Sunday 29 September 2019

Film Review: Ad Astra


Brad Pitt journeys into the stars in search of his absent father in James Gray's sombre and moody spacefaring film, Ad Astra.

Set in the near future, Brad Pitt plays Major Roy McBride, an emotionally-distant man who survives when a powerful energy surge strikes his space station. The son of celebrated astronaut Clifford McBride (Tommy Lee Jones), Roy is drafted by senior army personnel to investigate the source of the surge – which they suspect is the same as Clifford's last-known location.

Dispatched on a top secret mission when Roy was a teenager, Clifford has been missing presumed dead for decades – and now it's up to Roy to make the long voyage to Neptune and put a stop to the energy surges that threaten to destroy all life on in the Solar System, and finally learn the truth about his father along the way.

On the surface, Ad Astra sounds like a standard space epic, complete with an interplanetary threat, a chiseled hero and a heart-pounding ticking clock. However, director James Gray hasn't set out to make a bombastic blockbuster, and has instead carefully crafted a sometimes jarringly realistic and tangible depiction of space travel – complete with the same mundanities of travel that one might experience on a long-haul flight today.

This isn't your four-quadrant crowd-pleaser where Pitt can simply hop in a starfighter and race across the stars – in Gray's world, space is quiet and lonely, not an exciting spectrum of colourful adventure. All of this cold emptiness is beautifully captured by cinematographer Hoyte van Hoytema and soundtracked by composer Max Richter.


Of course, all this is in service of the film's themes, which illustrate that Major McBride is as distant, lost and alone as the wayward father he is searching for among the stars. Pitt is quite simply brilliant in Ad Astra, his second fantastic performance of the year and, better still, with a character that is so far removed from the cocksure swagger and bravado of Cliff Booth. With a focused exterior encasing a heart that never races (or even bleeds?), never has a void of emotion and gloomy pessimism been as compelling as it is in Pitt's hands.

Outwardly, Major McBride is a man of few words; but inwardly, he's increasingly self-reflective and ponderous. Gray uses McBride's inner monologue to keep the audience clued into McBride's mind, as Pitt's distant and thoughtful visage gently starts to waver as his journey nears its conclusion.

Ad Astra is ponderous and plausible, with a deeply personal narrative that favours introspection over action. The slow, plodding narrative does contain the occasional burst of incident, such as a Mad Max meets Apollo 11 buggy chase across the lunar surface, or a brief aside that sees McBride come face-to-face with an ugly experiment gone awry.

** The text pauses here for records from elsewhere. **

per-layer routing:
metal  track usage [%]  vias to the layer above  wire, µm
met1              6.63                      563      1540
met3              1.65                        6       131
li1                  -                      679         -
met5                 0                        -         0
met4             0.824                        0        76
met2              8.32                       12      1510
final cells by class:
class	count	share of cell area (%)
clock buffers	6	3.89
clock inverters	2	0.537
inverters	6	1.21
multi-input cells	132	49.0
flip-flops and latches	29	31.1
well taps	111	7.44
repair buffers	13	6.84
**/design/flow/config.mk**
```make
export PLATFORM = sky130hd
export DESIGN_NAME = button_sync_pwm_generator
export DESIGN_NICKNAME = button_sync_pwm_generator
export VERILOG_FILES = /design/flow/design.v
export SDC_FILE = /design/flow/constraint.sdc
export NUM_CORES = 4
export LEC_CHECK = 1
export CORE_UTILIZATION = 30
```
**/design/flow/design.v**
```verilog
`timescale 1ns / 1ps
module button_sync_pwm_generator (
    input wire clock,
    input wire reset,
    input wire increment,
    input wire decrement,
    output reg pwm_out
);
    reg [31:0] COUNT;
    reg [15:0] PERIOD = 16'd100;  
    reg [15:0] ACTIVE = 16'd50;   
    wire pb_out;
    button_synchronizer button_sync_inst (
        .pb_1(increment),
        .clk(clock),
        .pb_out(pb_out)
    );
    always @(posedge clock or posedge reset) begin
        if (reset) begin
            COUNT <= 16'd0;
            pwm_out <= 1'b0;
        end else begin
            if (COUNT >= PERIOD) begin
                COUNT <= 16'd0;
            end else begin
                COUNT <= COUNT + 1;
            end
            if (ACTIVE >= PERIOD) begin
                pwm_out <= 1'b1;   
            end else if (COUNT < ACTIVE) begin
                pwm_out <= 1'b1;
            end else begin
                pwm_out <= 1'b0;
            end
        end
    end
    always @(posedge clock or posedge reset) begin
        if (reset) begin
            ACTIVE <= 16'd50;
        end else if (increment && !decrement) begin
            if (ACTIVE + (PERIOD / 10) <= PERIOD)
                ACTIVE <= ACTIVE + (PERIOD / 10);
            else
                ACTIVE <= PERIOD;
        end else if (decrement && !increment) begin
            if (ACTIVE >= (PERIOD / 10))
                ACTIVE <= ACTIVE - (PERIOD / 10);
            else
                ACTIVE <= 16'd0;
        end
    end
endmodule
module button_synchronizer(
    input pb_1,
    input clk,
    output reg pb_out
);
    wire slow_clk;
    wire Q1, Q2, Q2_bar, Q0;
    clock_div u1(clk, slow_clk);
    my_dff d0(slow_clk, pb_1, Q0);
    my_dff d1(slow_clk, Q0, Q1);
    my_dff d2(slow_clk, Q1, Q2);
    assign Q2_bar = ~Q2;
    assign pb_out = Q1 & Q2_bar;
endmodule
module clock_div(
    input Clk_100M,
    output reg slow_clk
);
    reg [26:0] counter = 0;
    always @(posedge Clk_100M) begin
        counter <= (counter >= 249999) ? 0 : counter + 1;
        slow_clk <= (counter < 125000) ? 1'b0 : 1'b1;
    end
endmodule
module my_dff(
    input DFF_CLOCK,
    input D,
    output reg Q
);
    always @(posedge DFF_CLOCK) begin
        Q <= D;
    end
endmodule
```
[flow/design.v]
`timescale 1ns / 1ps
module Clk25Mhz(CLKIN, ACLR_L, CLKOUT);
input CLKIN, ACLR_L;
output reg CLKOUT;
reg cnt;  
wire aclr_i;
assign aclr_i = ~ACLR_L;
always @ (posedge CLKIN, posedge aclr_i)
begin
    if (aclr_i == 1'b1)
        cnt <= 1'b0;
    else if (cnt == 1'b1)
        cnt <= 1'b0;
    else
        cnt <= cnt+1;     
end
always @ (posedge CLKIN, posedge aclr_i)
begin 
    if (aclr_i == 1'b1)
       CLKOUT <= 1'b0;
    else if (cnt == 1'b1)
       CLKOUT <= ~CLKOUT;
end
endmodule
`timescale 1ns / 1ps
module Sync2x8(ASYNC0, CLK, ACLR_L, SYNC);
input CLK, ACLR_L; 
input [7:0]ASYNC0;
output [7:0] SYNC;
wire aclr_i; 
assign aclr_i = ~ACLR_L;
reg [1:0] sreg0, sreg1, sreg2, sreg3, sreg4, sreg5, sreg6, sreg7;
assign SYNC[0] = sreg0[1];
always @(posedge CLK, posedge aclr_i) 
begin
    if(aclr_i == 1'b1)
        sreg0 <= 2'b00;
    else 
        sreg0 <= {sreg0[0], ASYNC0[0]};
end
assign SYNC[1] = sreg1[1];
always @(posedge CLK, posedge aclr_i) 
begin
    if(aclr_i == 1'b1)
        sreg1 <= 2'b00;
    else 
        sreg1 <= {sreg1[0], ASYNC0[1]};
end
assign SYNC[2] = sreg2[1];
always @(posedge CLK, posedge aclr_i) 
begin
    if(aclr_i == 1'b1)
        sreg2 <= 2'b00;
    else 
        sreg2 <= {sreg2[0], ASYNC0[2]};
end
assign SYNC[3] = sreg3[1];
always @(posedge CLK, posedge aclr_i) 
begin
    if(aclr_i == 1'b1)
        sreg3 <= 2'b00;
    else 
        sreg3 <= {sreg3[0], ASYNC0[3]};
end
assign SYNC[4] = sreg4[1];
always @(posedge CLK, posedge aclr_i) 
begin
    if(aclr_i == 1'b1)
        sreg4 <= 2'b00;
    else 
        sreg4 <= {sreg4[0], ASYNC0[4]};
end
assign SYNC[5] = sreg5[1];
always @(posedge CLK, posedge aclr_i) 
begin
    if(aclr_i == 1'b1)
        sreg5 <= 2'b00;
    else 
        sreg5 <= {sreg5[0], ASYNC0[5]};
end
assign SYNC[6] = sreg6[1];
always @(posedge CLK, posedge aclr_i) 
begin
    if(aclr_i == 1'b1)
        sreg6 <= 2'b00;
    else 
        sreg6 <= {sreg6[0], ASYNC0[6]};
end
assign SYNC[7] = sreg7[1];
always @(posedge CLK, posedge aclr_i) 
begin
    if(aclr_i == 1'b1)
        sreg7 <= 2'b00;
    else 
        sreg7 <= {sreg7[0], ASYNC0[7]};
end
endmodule
`timescale 1ns / 1ps
module VGADriver(CLK, ARST_L, SW0, SW1, SW2, SW3, SW4, SW5, SW6, SW7, HSYNC, VSYNC, RED, GREEN, BLUE);
input CLK, ARST_L, SW0, SW1, SW2, SW3, SW4, SW5, SW6, SW7;
output HSYNC, VSYNC;
output [3:0]RED, GREEN, BLUE;
wire dotclk_i;  
wire [7:0] sync_i;
wire [7:0] swbus_i; 
assign swbus_i = {SW7, SW6, SW5, SW4, SW3, SW2, SW1, SW0}; 
Clk25Mhz U1(.CLKIN(CLK), .ACLR_L(ARST_L), .CLKOUT(dotclk_i));
Sync2x8 U2(.ASYNC0(swbus_i), .CLK(dotclk_i), .ACLR_L(ARST_L), .SYNC(sync_i));
VGAEncoder U3(.CLK(dotclk_i), .CSEL(sync_i), .ARST_L(ARST_L), .HSYNC(HSYNC), .VSYNC(VSYNC), .RED(RED), .GREEN(GREEN), .BLUE(BLUE), .HCOORD(), .VCOORD());
endmodule
module ema_lut_beta (
    input  wire [7:0] addr,
    output reg  [15:0] data
);
    always @(*) begin
        case (addr)
            8'd0: data = 16'd0;
            8'd1: data = 16'd0;
            8'd2: data = 16'd1;
            8'd3: data = 16'd2;
            8'd4: data = 16'd3;
            8'd5: data = 16'd3;
            8'd6: data = 16'd4;
            8'd7: data = 16'd5;
            8'd8: data = 16'd6;
            8'd9: data = 16'd6;
            8'd10: data = 16'd7;
            8'd11: data = 16'd8;
            8'd12: data = 16'd9;
            8'd13: data = 16'd9;
            8'd14: data = 16'd10;
            8'd15: data = 16'd11;
            8'd16: data = 16'd12;
            8'd17: data = 16'd12;
            8'd18: data = 16'd13;
            8'd19: data = 16'd14;
            8'd20: data = 16'd15;
            8'd21: data = 16'd15;
            8'd22: data = 16'd16;
            8'd23: data = 16'd17;
            8'd24: data = 16'd18;
            8'd25: data = 16'd18;
            8'd26: data = 16'd19;
            8'd27: data = 16'd20;
            8'd28: data = 16'd21;
            8'd29: data = 16'd21;
            8'd30: data = 16'd22;
            8'd31: data = 16'd23;
            8'd32: data = 16'd24;
            8'd33: data = 16'd24;
            8'd34: data = 16'd25;
            8'd35: data = 16'd26;
            8'd36: data = 16'd27;
            8'd37: data = 16'd27;
            8'd38: data = 16'd28;
            8'd39: data = 16'd29;
            8'd40: data = 16'd30;
            8'd41: data = 16'd30;
            8'd42: data = 16'd31;
            8'd43: data = 16'd32;
            8'd44: data = 16'd33;
            8'd45: data = 16'd33;
            8'd46: data = 16'd34;
            8'd47: data = 16'd35;
            8'd48: data = 16'd36;
            8'd49: data = 16'd36;
            8'd50: data = 16'd37;
            8'd51: data = 16'd38;
            8'd52: data = 16'd39;
            8'd53: data = 16'd39;
            8'd54: data = 16'd40;
            8'd55: data = 16'd41;
            8'd56: data = 16'd42;
            8'd57: data = 16'd42;
            8'd58: data = 16'd43;
            8'd59: data = 16'd44;
            8'd60: data = 16'd45;
            8'd61: data = 16'd45;
            8'd62: data = 16'd46;
            8'd63: data = 16'd47;
            8'd64: data = 16'd48;
            8'd65: data = 16'd48;
            8'd66: data = 16'd49;
            8'd67: data = 16'd50;
            8'd68: data = 16'd51;
            8'd69: data = 16'd51;
            8'd70: data = 16'd52;
            8'd71: data = 16'd53;
            8'd72: data = 16'd54;
            8'd73: data = 16'd54;
            8'd74: data = 16'd55;
            8'd75: data = 16'd56;
            8'd76: data = 16'd57;
            8'd77: data = 16'd57;
            8'd78: data = 16'd58;
            8'd79: data = 16'd59;
            8'd80: data = 16'd60;
            8'd81: data = 16'd60;
            8'd82: data = 16'd61;
            8'd83: data = 16'd62;
            8'd84: data = 16'd63;
            8'd85: data = 16'd63;
            8'd86: data = 16'd64;
            8'd87: data = 16'd65;
            8'd88: data = 16'd66;
            8'd89: data = 16'd66;
            8'd90: data = 16'd67;
            8'd91: data = 16'd68;
            8'd92: data = 16'd69;
            8'd93: data = 16'd69;
            8'd94: data = 16'd70;
            8'd95: data = 16'd71;
            8'd96: data = 16'd72;
            8'd97: data = 16'd72;
            8'd98: data = 16'd73;
            8'd99: data = 16'd74;
            8'd100: data = 16'd75;
            8'd101: data = 16'd75;
            8'd102: data = 16'd76;
            8'd103: data = 16'd77;
            8'd104: data = 16'd78;
            8'd105: data = 16'd78;
            8'd106: data = 16'd79;
            8'd107: data = 16'd80;
            8'd108: data = 16'd81;
            8'd109: data = 16'd81;
            8'd110: data = 16'd82;
            8'd111: data = 16'd83;
            8'd112: data = 16'd84;
            8'd113: data = 16'd84;
            8'd114: data = 16'd85;
            8'd115: data = 16'd86;
            8'd116: data = 16'd87;
            8'd117: data = 16'd87;
            8'd118: data = 16'd88;
            8'd119: data = 16'd89;
            8'd120: data = 16'd90;
            8'd121: data = 16'd90;
            8'd122: data = 16'd91;
            8'd123: data = 16'd92;
            8'd124: data = 16'd93;
            8'd125: data = 16'd93;
            8'd126: data = 16'd94;
            8'd127: data = 16'd95;
            8'd128: data = 16'd96;
            8'd129: data = 16'd96;
            8'd130: data = 16'd97;
            8'd131: data = 16'd98;
            8'd132: data = 16'd99;
            8'd133: data = 16'd99;
            8'd134: data = 16'd100;
            8'd135: data = 16'd101;
            8'd136: data = 16'd102;
            8'd137: data = 16'd102;
            8'd138: data = 16'd103;
            8'd139: data = 16'd104;
            8'd140: data = 16'd105;
            8'd141: data = 16'd105;
            8'd142: data = 16'd106;
            8'd143: data = 16'd107;
            8'd144: data = 16'd108;
            8'd145: data = 16'd108;
            8'd146: data = 16'd109;
            8'd147: data = 16'd110;
            8'd148: data = 16'd111;
            8'd149: data = 16'd111;
            8'd150: data = 16'd112;
            8'd151: data = 16'd113;
            8'd152: data = 16'd114;
            8'd153: data = 16'd114;
            8'd154: data = 16'd115;
            8'd155: data = 16'd116;
            8'd156: data = 16'd117;
            8'd157: data = 16'd117;
            8'd158: data = 16'd118;
            8'd159: data = 16'd119;
            8'd160: data = 16'd120;
            8'd161: data = 16'd120;
            8'd162: data = 16'd121;
            8'd163: data = 16'd122;
            8'd164: data = 16'd123;
            8'd165: data = 16'd123;
            8'd166: data = 16'd124;
            8'd167: data = 16'd125;
            8'd168: data = 16'd126;
            8'd169: data = 16'd126;
            8'd170: data = 16'd127;
            8'd171: data = 16'd128;
            8'd172: data = 16'd129;
            8'd173: data = 16'd129;
            8'd174: data = 16'd130;
            8'd175: data = 16'd131;
            8'd176: data = 16'd132;
            8'd177: data = 16'd132;
            8'd178: data = 16'd133;
            8'd179: data = 16'd134;
            8'd180: data = 16'd135;
            8'd181: data = 16'd135;
            8'd182: data = 16'd136;
            8'd183: data = 16'd137;
            8'd184: data = 16'd138;
            8'd185: data = 16'd138;
            8'd186: data = 16'd139;
            8'd187: data = 16'd140;
            8'd188: data = 16'd141;
            8'd189: data = 16'd141;
            8'd190: data = 16'd142;
            8'd191: data = 16'd143;
            8'd192: data = 16'd144;
            8'd193: data = 16'd144;
            8'd194: data = 16'd145;
            8'd195: data = 16'd146;
            8'd196: data = 16'd147;
            8'd197: data = 16'd147;
            8'd198: data = 16'd148;
            8'd199: data = 16'd149;
            8'd200: data = 16'd150;
            8'd201: data = 16'd150;
            8'd202: data = 16'd151;
            8'd203: data = 16'd152;
            8'd204: data = 16'd153;
            8'd205: data = 16'd153;
            8'd206: data = 16'd154;
            8'd207: data = 16'd155;
            8'd208: data = 16'd156;
            8'd209: data = 16'd156;
            8'd210: data = 16'd157;
            8'd211: data = 16'd158;
            8'd212: data = 16'd159;
            8'd213: data = 16'd159;
            8'd214: data = 16'd160;
            8'd215: data = 16'd161;
            8'd216: data = 16'd162;
            8'd217: data = 16'd162;
            8'd218: data = 16'd163;
            8'd219: data = 16'd164;
            8'd220: data = 16'd165;
            8'd221: data = 16'd165;
            8'd222: data = 16'd166;
            8'd223: data = 16'd167;
            8'd224: data = 16'd168;
            8'd225: data = 16'd168;
            8'd226: data = 16'd169;
            8'd227: data = 16'd170;
            8'd228: data = 16'd171;
            8'd229: data = 16'd171;
            8'd230: data = 16'd172;
            8'd231: data = 16'd173;
            8'd232: data = 16'd174;
            8'd233: data = 16'd174;
            8'd234: data = 16'd175;
            8'd235: data = 16'd176;
            8'd236: data = 16'd177;
            8'd237: data = 16'd177;
            8'd238: data = 16'd178;
            8'd239: data = 16'd179;
            8'd240: data = 16'd180;
            8'd241: data = 16'd180;
            8'd242: data = 16'd181;
            8'd243: data = 16'd182;
            8'd244: data = 16'd183;
            8'd245: data = 16'd183;
            8'd246: data = 16'd184;
            8'd247: data = 16'd185;
            8'd248: data = 16'd186;
            8'd249: data = 16'd186;
            8'd250: data = 16'd187;
            8'd251: data = 16'd188;
            8'd252: data = 16'd189;
            8'd253: data = 16'd189;
            8'd254: data = 16'd190;
            8'd255: data = 16'd191;
        endcase
    end
endmodule
===== ./run.sh =====
#!/bin/bash
# OpenROAD 26Q1-2900-gdf79404cd8, Yosys 0.63+post, stock flow scripts
make -C /OpenROAD-flow-scripts/flow DESIGN_CONFIG=/design/flow/config.mk WORK_HOME=/design/flow/orfs finish

===== ./config.mk =====
export PLATFORM = sky130hd
export DESIGN_NAME = uart
export DESIGN_NICKNAME = uart
export VERILOG_FILES = /design/flow/design.v
export SDC_FILE = /design/flow/constraint.sdc
export NUM_CORES = 4
export LEC_CHECK = 1
export CORE_UTILIZATION = 40

===== ./constraint.sdc =====
current_design uart

set clk_period 3.4
set clk_io_pct 0.2

create_clock -name clk0 -period $clk_period [get_ports {clk}]

set non_clock_inputs [all_inputs -no_clocks]
set_input_delay [expr $clk_period * $clk_io_pct] -clock clk0 $non_clock_inputs
set_output_delay [expr $clk_period * $clk_io_pct] -clock clk0 [all_outputs]

===== ./design.v =====
module baud_rate_generator (
    input  wire clk,
    input  wire rst,
    output reg  baud_tick
);
    parameter BAUD_DIV = 16;
    reg [4:0] cnt;
    always @(posedge clk or posedge rst) begin
        if (rst) begin
            cnt <= 0;
            baud_tick <= 0;
        end else if (cnt == BAUD_DIV-1) begin
            cnt <= 0;
            baud_tick <= 1;
        end else begin
            cnt <= cnt + 1;
            baud_tick <= 0;
        end
    end
endmodule
module uart (
    input  wire clk,
    input  wire rst,
    input  wire tx_start,
    input  wire [7:0] tx_data,
    input  wire rx,
    output wire tx,
    output wire [7:0] rx_data,
    output wire rx_done
);
    wire baud_tick;
    baud_rate_generator BRG (
        .clk(clk),
        .rst(rst),
        .baud_tick(baud_tick)
    );
    uart_tx TX (
        .clk(clk),
        .rst(rst),
        .baud_tick(baud_tick),
        .tx_start(tx_start),
        .tx_data(tx_data),
        .tx(tx)
    );
    uart_rx RX (
        .clk(clk),
        .rst(rst),
        .baud_tick(baud_tick),
        .rx(rx),
        .rx_data(rx_data),
        .rx_done(rx_done)
    );
endmodule
module uart_rx (
    input  wire clk,
    input  wire rst,
    input  wire baud_tick,
    input  wire rx,
    output reg  [7:0] rx_data,
    output reg  rx_done
);
    reg [3:0] bit_cnt;
    reg [7:0] shift_reg;
    reg busy;
    reg start_seen;
    always @(posedge clk or posedge rst) begin
        if (rst) begin
            bit_cnt <= 0;
            shift_reg <= 0;
            rx_data <= 0;
            rx_done <= 0;
            busy <= 0;
            start_seen <= 0;
        end else begin
            rx_done <= 0;
            if (!busy && rx == 0) begin
                busy <= 1;
                bit_cnt <= 0;
                start_seen <= 1;    
            end
            else if (busy && baud_tick) begin
                if (start_seen) begin
                    start_seen <= 0;
                end else begin
                    shift_reg <= {rx, shift_reg[7:1]};
                    bit_cnt <= bit_cnt + 1;
                    if (bit_cnt == 7) begin
                        rx_data <= shift_reg;
                        rx_done <= 1;
                        busy <= 0;
                    end
                end
            end
        end
    end
endmodule
module uart_tx (
    input  wire clk,
    input  wire rst,
    input  wire baud_tick,
    input  wire tx_start,
    input  wire [7:0] tx_data,
    output reg  tx
);
    reg [3:0] bit_cnt;
    reg [9:0] shift_reg;
    reg busy;
    always @(posedge clk or posedge rst) begin
        if (rst) begin
            tx <= 1'b1;           
            busy <= 0;
            bit_cnt <= 0;
        end else begin
            if (tx_start && !busy) begin
                shift_reg <= {1'b1, tx_data, 1'b0};
                busy <= 1;
                bit_cnt <= 0;
            end else if (busy && baud_tick) begin
                tx <= shift_reg[0];
                shift_reg <= shift_reg >> 1;
                bit_cnt <= bit_cnt + 1;
                if (bit_cnt == 9) begin
                    busy <= 0;
                    tx <= 1'b1;
                end
            end
        end
    end
endmodule

==> results.toml <==
# flow metrics
[layout]
nFillCells = 363
largest_reg_flops = 10
stdcell_area_um2 = 2190
seqCellArea_um2 = 1180
utilization_pct = 50.4
area_growth_pct = 20.9
comb_area_um2 = 604
instances_no_fill = 223
layout-drive-gt1-share_pct = 17.0

[clock_network]
cts_made_buffers = 5
cts-root-buf = "clkbuf_8"
cts.sinks = 45
clk_pin_slew_ns = 0.08
clockBufferDepth = 2
cts_tree = "built"
ctsHoldBuffers = 0
htreeDepth = 2
insertion_delay_ns = 0.29
cts-resized-gates = 0
post-cts-setup-buffer-count = 0

[routing]
route.detailed.drc = 0
vias_per_cell = 5.09
drt_first_pass_iters = 2
routedWlPerCell_um = 12.9
antenna_left = 0
num_vias = 1135
diodes = 0
drt-initial-drc-count = 31
routed_wl_um = 2880

[global_route]
antenna_found_initial = 0
grt_busiest_layer = "met1"
grt.total_usage_pct = 13.1
grt_pass1_wl_um = 5000
grt_pass1_vias = 1143
met2_usage_pct = 19.0
grt_overflow = 0
met1_usage_pct = 22.1
gr-usage-met3_pct = 2.80
grt_max_degree = 36

[worst_setup_path]
cp_data_arrival_time_ns = 2.11
max_stage_delay_ns = 0.42
worstPathMaxFanout = 15
critPathMostFrequentCell = "nand2_1"
critPathBufInv = 2
path_class = "primary input to register"
critPathSlowestCell = "clkdlybuf4s50_1"
startpoint_type = "primary input"
cp_top_family = "buffers and inverters"
cp.required_ns = 3.45
setup.worst_path.end_class = "register"
path_cells = "clkdlybuf4s50_1 -> nand2b_1 -> clkinv_1 -> nand2_1 -> nand2_1"

[floorplan]
core_area_um2 = 4350
fp_util_pct = 41.7
die_y_um = 69.4
dieArea_um2 = 4810
core.rowCount = 24
die_x_um = 69.4
io_pins = 22

[final_timing]
period_minus_slack_ns = 2.05
drv_slew = 0
fin_setup_tns_ns = 0
maxSlewHeadroom_pct = 65.5
tightest_slew_ns = 0.517
fin_worst_skew_ns = 0.00480
finalSetupViolations = 0
rsz0062_at_grt = "false"
period_used_pct = 60.4
max_freq_mhz = 487
hold_viol = 0

[logic_synthesis]
synth.cell_area_um2 = 1820
flop_cell = "dfrtp_1"
ys_async_sr_fraction_pct = 77.8
synth_cells = 142
common_cells = "dfrtp_1 (34), nand2_1 (28), mux2_2 (16)"
ys_ff = 45
yosysCellCount = 142
edf_count = 10
top_area_cell = "dfrtp_1"
synth.avg_cell_area_um2 = 12.8
yosysWarnings = 3
netlist-cell-type-count = 28
most_common_cell = "dfrtp_1"
ys_seq_share_pct = 64.9
yosys_area_um2 = 1820
top_cells_by_area = "dfrtp_1 (47%), edfxtp_1 (17%), mux2_2 (9.9%)"
synth_top_area_share_pct = 46.9

[power]
power_density_nw_per_um2 = 440
irDropWorstVdd_mv = 0.238
p_leak_nw = 0.987
total_power_mw = 0.965

[worst_hold_path]
holdCritPathClass = "register to register"

[job]
drv_cap = 0
warning_count = 26

[place]
dp_hpwl_um = 1920
placed_cell_area_um2 = 2100
dpl.cell_count = 215
io_buffer_count = 21
place_congestion = 0.744

[status]
status = "completed"
[where the power goes]
part	total [mW]	internal [mW]	switching [mW]
Clock	0.340	0.165	0.175
Sequential	0.574	0.563	0.0118
Combinational	0.0502	0.0251	0.0251
[layout by cell type, fill, tap and decap left out]
cell              n
a21o_1            2
a21oi_1           2
a31oi_1           1
and2_1            2
buf_4             2
clkbuf_8          6
clkdlybuf4s50_1  21
clkinv_1          1
clkinv_2          1
clkinv_4          1
dfrtp_1          34
dfstp_2           1
edfxtp_1         10
ha_1              4
inv_1             6
mux2_2           16
mux2i_1           1
nand2_1          28
nand2b_1          1
nand3_1           7
nand3b_1          2
nand3b_4          1
nand4_1           1
nor2_1            4
nor3_4            1
nor3b_1           1
o211ai_1          1
o21ai_0           7
o221ai_1          1
o31ai_1           2
o32a_1            1
xor2_1            2
[layer usage]
metal,up-vias,part of all wire (%)
met5,-,0
met4,0,1.9
met3,8,3.8
met2,17,44
met1,561,51
li1,549,-
[worst paths after layout]
check	cells after the start	slack, ns	startpoint	to
max in group asynchronous	3	2.25	rst	TX.tx
hold / removal	1	0.47	BRG.cnt[0]	BRG.cnt[0]
setup / recovery	5	1.35	tx_start	TX.shift_reg[4]
setup reg to reg	4	1.66	TX.busy	TX.shift_reg[4]
min in group asynchronous	3	0.83	rst	TX.busy
hold reg to reg	1	0.47	BRG.cnt[0]	BRG.cnt[0]
[area by class of cell]
cell class,count,area share [%]
multi-input cells,88,27.5
well taps,52,2.96
clock buffers,6,3.76
inverters,7,1.20
repair buffers,23,10.3
flip-flops and latches,45,53.6
clock inverters,2,0.627
[per-stage QoR]
stage	hold slack, ns	setup slack [ns]
6_report	0.471	1.35
5_1_grt	0.491	1.17
4_1_cts	0.471	1.31
3_5_place_dp	0.440	0.999
3_3_place_gp	0.444	1.13
2_1_floorplan	0.416	1.44
[cell families (layout without fill, tap and decap cells)]
family	Yosys count	after routing	synth area share, %
simple gates	48	48	13.2
flops	45	45	64.9
compound gates	17	17	5.93
mux	17	17	10.5
buf+inv	9	38	1.86
fa+ha+maj	4	4	2.76
xor+xnor	2	2	0.965
[worst reg2reg max path: cells and delay by family, from the launching register on]
family,cells,cell delay (ns)
AND/OR/NAND/NOR,3,0.69
flip-flops,1,0.43
buffers and inverters,1,0.38
Power is estimated from default activity; no workload was simulated.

The film's supporting cast are thrust to the fringe, particularly Liv Tyler's neglected and forgotten wife. Rather than a missed opportunity, her absence further cements the film's themes. Tyler is only shown in flashback as an out of focus figure hovering on the edge of the frame, underlining McBride's emotional indifference.

The Verdict: 9/10


A cold and melancholic journey of self-discovery and an exploration of what it means to be a partner and a father, James Gray's Ad Astra is a deliberate and methodical lament that slowly unfurls to reveal a tender and genuinely moving centre.

Ad Astra is in cinemas across Australia now.